**What is expected**: Please repeat the records, word for word and without gaps.

[[ Records supplied open ]]

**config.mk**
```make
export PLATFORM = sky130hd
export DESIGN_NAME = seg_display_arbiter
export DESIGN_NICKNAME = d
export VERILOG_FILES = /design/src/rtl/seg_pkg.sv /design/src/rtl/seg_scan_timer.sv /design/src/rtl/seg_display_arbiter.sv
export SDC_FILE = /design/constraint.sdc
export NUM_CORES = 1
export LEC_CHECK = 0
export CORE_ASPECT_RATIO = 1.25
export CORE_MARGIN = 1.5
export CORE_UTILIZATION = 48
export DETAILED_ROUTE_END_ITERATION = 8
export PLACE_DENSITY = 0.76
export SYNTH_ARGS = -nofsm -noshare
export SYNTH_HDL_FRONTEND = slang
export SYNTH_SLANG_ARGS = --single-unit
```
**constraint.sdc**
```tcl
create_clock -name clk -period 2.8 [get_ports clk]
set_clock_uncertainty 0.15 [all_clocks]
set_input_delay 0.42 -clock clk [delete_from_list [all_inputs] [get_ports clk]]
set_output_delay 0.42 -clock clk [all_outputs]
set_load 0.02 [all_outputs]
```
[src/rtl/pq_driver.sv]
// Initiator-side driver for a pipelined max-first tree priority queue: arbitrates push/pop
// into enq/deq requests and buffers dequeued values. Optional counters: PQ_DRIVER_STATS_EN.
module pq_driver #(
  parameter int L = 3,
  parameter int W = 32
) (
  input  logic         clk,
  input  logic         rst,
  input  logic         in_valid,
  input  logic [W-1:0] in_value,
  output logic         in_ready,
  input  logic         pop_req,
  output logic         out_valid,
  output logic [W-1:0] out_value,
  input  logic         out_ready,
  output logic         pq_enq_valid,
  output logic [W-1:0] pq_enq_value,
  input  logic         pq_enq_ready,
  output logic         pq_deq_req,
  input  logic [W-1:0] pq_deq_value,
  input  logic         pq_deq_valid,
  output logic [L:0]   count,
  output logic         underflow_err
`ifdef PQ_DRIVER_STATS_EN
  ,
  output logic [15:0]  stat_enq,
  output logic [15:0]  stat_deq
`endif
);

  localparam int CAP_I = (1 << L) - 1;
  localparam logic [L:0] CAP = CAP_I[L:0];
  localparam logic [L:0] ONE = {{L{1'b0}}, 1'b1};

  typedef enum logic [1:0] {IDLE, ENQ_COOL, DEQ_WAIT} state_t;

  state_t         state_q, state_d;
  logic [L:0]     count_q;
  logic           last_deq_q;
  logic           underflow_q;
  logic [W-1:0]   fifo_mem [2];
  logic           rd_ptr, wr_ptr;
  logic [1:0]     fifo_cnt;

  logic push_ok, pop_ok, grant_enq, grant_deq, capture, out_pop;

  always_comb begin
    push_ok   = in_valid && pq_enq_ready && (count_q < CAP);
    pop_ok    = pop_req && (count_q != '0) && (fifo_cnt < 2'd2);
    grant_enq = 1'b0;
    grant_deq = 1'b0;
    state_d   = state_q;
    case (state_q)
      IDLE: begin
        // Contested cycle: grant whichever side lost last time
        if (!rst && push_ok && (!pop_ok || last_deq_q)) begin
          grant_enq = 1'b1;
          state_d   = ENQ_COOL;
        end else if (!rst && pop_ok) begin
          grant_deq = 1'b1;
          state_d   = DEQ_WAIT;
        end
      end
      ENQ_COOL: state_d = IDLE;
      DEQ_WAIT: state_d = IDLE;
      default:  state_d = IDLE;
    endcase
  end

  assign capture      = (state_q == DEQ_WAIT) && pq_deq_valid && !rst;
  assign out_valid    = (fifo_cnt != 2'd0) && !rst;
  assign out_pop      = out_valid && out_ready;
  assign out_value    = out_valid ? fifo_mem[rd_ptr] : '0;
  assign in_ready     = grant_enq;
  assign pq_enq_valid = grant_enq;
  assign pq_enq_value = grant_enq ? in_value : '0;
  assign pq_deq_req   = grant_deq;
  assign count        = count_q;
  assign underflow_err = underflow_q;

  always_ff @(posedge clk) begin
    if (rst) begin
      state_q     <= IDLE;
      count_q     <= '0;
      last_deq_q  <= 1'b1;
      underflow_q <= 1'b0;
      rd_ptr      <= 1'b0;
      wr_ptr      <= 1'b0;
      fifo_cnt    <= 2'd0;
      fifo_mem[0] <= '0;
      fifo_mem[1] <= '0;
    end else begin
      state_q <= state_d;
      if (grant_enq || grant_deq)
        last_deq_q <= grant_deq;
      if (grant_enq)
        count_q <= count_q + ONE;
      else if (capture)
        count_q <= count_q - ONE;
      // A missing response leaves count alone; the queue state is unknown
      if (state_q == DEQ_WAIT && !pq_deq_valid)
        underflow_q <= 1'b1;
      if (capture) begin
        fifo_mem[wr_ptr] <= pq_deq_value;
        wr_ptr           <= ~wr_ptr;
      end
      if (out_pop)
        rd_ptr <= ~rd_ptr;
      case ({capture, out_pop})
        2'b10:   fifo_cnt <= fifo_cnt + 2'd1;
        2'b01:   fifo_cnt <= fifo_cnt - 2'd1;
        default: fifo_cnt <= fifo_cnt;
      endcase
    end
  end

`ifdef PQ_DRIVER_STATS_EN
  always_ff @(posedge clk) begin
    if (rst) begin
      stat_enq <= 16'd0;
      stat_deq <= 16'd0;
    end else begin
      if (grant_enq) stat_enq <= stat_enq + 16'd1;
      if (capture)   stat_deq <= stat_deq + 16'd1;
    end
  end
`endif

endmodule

[[ Records supplied closed ]]

**Written solution**:
**config.mk**
```make
export PLATFORM = sky130hd
export DESIGN_NAME = seg_display_arbiter
export DESIGN_NICKNAME = d
export VERILOG_FILES = /design/src/rtl/seg_pkg.sv /design/src/rtl/seg_scan_timer.sv /design/src/rtl/seg_display_arbiter.sv
export SDC_FILE = /design/constraint.sdc
export NUM_CORES = 1
export LEC_CHECK = 0
export CORE_ASPECT_RATIO = 1.25
export CORE_MARGIN = 1.5
export CORE_UTILIZATION = 48
export DETAILED_ROUTE_END_ITERATION = 8
export PLACE_DENSITY = 0.76
export SYNTH_ARGS = -nofsm -noshare
export SYNTH_HDL_FRONTEND = slang
export SYNTH_SLANG_ARGS = --single-unit
```
**constraint.sdc**
```tcl
create_clock -name clk -period 2.8 [get_ports clk]
set_clock_uncertainty 0.15 [all_clocks]
set_input_delay 0.42 -clock clk [delete_from_list [all_inputs] [get_ports clk]]
set_output_delay 0.42 -clock clk [all_outputs]
set_load 0.02 [all_outputs]
```
[src/rtl/pq_driver.sv]
// Initiator-side driver for a pipelined max-first tree priority queue: arbitrates push/pop
// into enq/deq requests and buffers dequeued values. Optional counters: PQ_DRIVER_STATS_EN.
module pq_driver #(
  parameter int L = 3,
  parameter int W = 32
) (
  input  logic         clk,
  input  logic         rst,
  input  logic         in_valid,
  input  logic [W-1:0] in_value,
  output logic         in_ready,
  input  logic         pop_req,
  output logic         out_valid,
  output logic [W-1:0] out_value,
  input  logic         out_ready,
  output logic         pq_enq_valid,
  output logic [W-1:0] pq_enq_value,
  input  logic         pq_enq_ready,
  output logic         pq_deq_req,
  input  logic [W-1:0] pq_deq_value,
  input  logic         pq_deq_valid,
  output logic [L:0]   count,
  output logic         underflow_err
`ifdef PQ_DRIVER_STATS_EN
  ,
  output logic [15:0]  stat_enq,
  output logic [15:0]  stat_deq
`endif
);

  localparam int CAP_I = (1 << L) - 1;
  localparam logic [L:0] CAP = CAP_I[L:0];
  localparam logic [L:0] ONE = {{L{1'b0}}, 1'b1};

  typedef enum logic [1:0] {IDLE, ENQ_COOL, DEQ_WAIT} state_t;

  state_t         state_q, state_d;
  logic [L:0]     count_q;
  logic           last_deq_q;
  logic           underflow_q;
  logic [W-1:0]   fifo_mem [2];
  logic           rd_ptr, wr_ptr;
  logic [1:0]     fifo_cnt;

  logic push_ok, pop_ok, grant_enq, grant_deq, capture, out_pop;

  always_comb begin
    push_ok   = in_valid && pq_enq_ready && (count_q < CAP);
    pop_ok    = pop_req && (count_q != '0) && (fifo_cnt < 2'd2);
    grant_enq = 1'b0;
    grant_deq = 1'b0;
    state_d   = state_q;
    case (state_q)
      IDLE: begin
        // Contested cycle: grant whichever side lost last time
        if (!rst && push_ok && (!pop_ok || last_deq_q)) begin
          grant_enq = 1'b1;
          state_d   = ENQ_COOL;
        end else if (!rst && pop_ok) begin
          grant_deq = 1'b1;
          state_d   = DEQ_WAIT;
        end
      end
      ENQ_COOL: state_d = IDLE;
      DEQ_WAIT: state_d = IDLE;
      default:  state_d = IDLE;
    endcase
  end

  assign capture      = (state_q == DEQ_WAIT) && pq_deq_valid && !rst;
  assign out_valid    = (fifo_cnt != 2'd0) && !rst;
  assign out_pop      = out_valid && out_ready;
  assign out_value    = out_valid ? fifo_mem[rd_ptr] : '0;
  assign in_ready     = grant_enq;
  assign pq_enq_valid = grant_enq;
  assign pq_enq_value = grant_enq ? in_value : '0;
  assign pq_deq_req   = grant_deq;
  assign count        = count_q;
  assign underflow_err = underflow_q;

  always_ff @(posedge clk) begin
    if (rst) begin
      state_q     <= IDLE;
      count_q     <= '0;
      last_deq_q  <= 1'b1;
      underflow_q <= 1'b0;
      rd_ptr      <= 1'b0;
      wr_ptr      <= 1'b0;
      fifo_cnt    <= 2'd0;
      fifo_mem[0] <= '0;
      fifo_mem[1] <= '0;
    end else begin
      state_q <= state_d;
      if (grant_enq || grant_deq)
        last_deq_q <= grant_deq;
      if (grant_enq)
        count_q <= count_q + ONE;
      else if (capture)
        count_q <= count_q - ONE;
      // A missing response leaves count alone; the queue state is unknown
      if (state_q == DEQ_WAIT && !pq_deq_valid)
        underflow_q <= 1'b1;
      if (capture) begin
        fifo_mem[wr_ptr] <= pq_deq_value;
        wr_ptr           <= ~wr_ptr;
      end
      if (out_pop)
        rd_ptr <= ~rd_ptr;
      case ({capture, out_pop})
        2'b10:   fifo_cnt <= fifo_cnt + 2'd1;
        2'b01:   fifo_cnt <= fifo_cnt - 2'd1;
        default: fifo_cnt <= fifo_cnt;
      endcase
    end
  end

`ifdef PQ_DRIVER_STATS_EN
  always_ff @(posedge clk) begin
    if (rst) begin
      stat_enq <= 16'd0;
      stat_deq <= 16'd0;
    end else begin
      if (grant_enq) stat_enq <= stat_enq + 16'd1;
      if (capture)   stat_deq <= stat_deq + 16'd1;
    end
  end
`endif

endmodule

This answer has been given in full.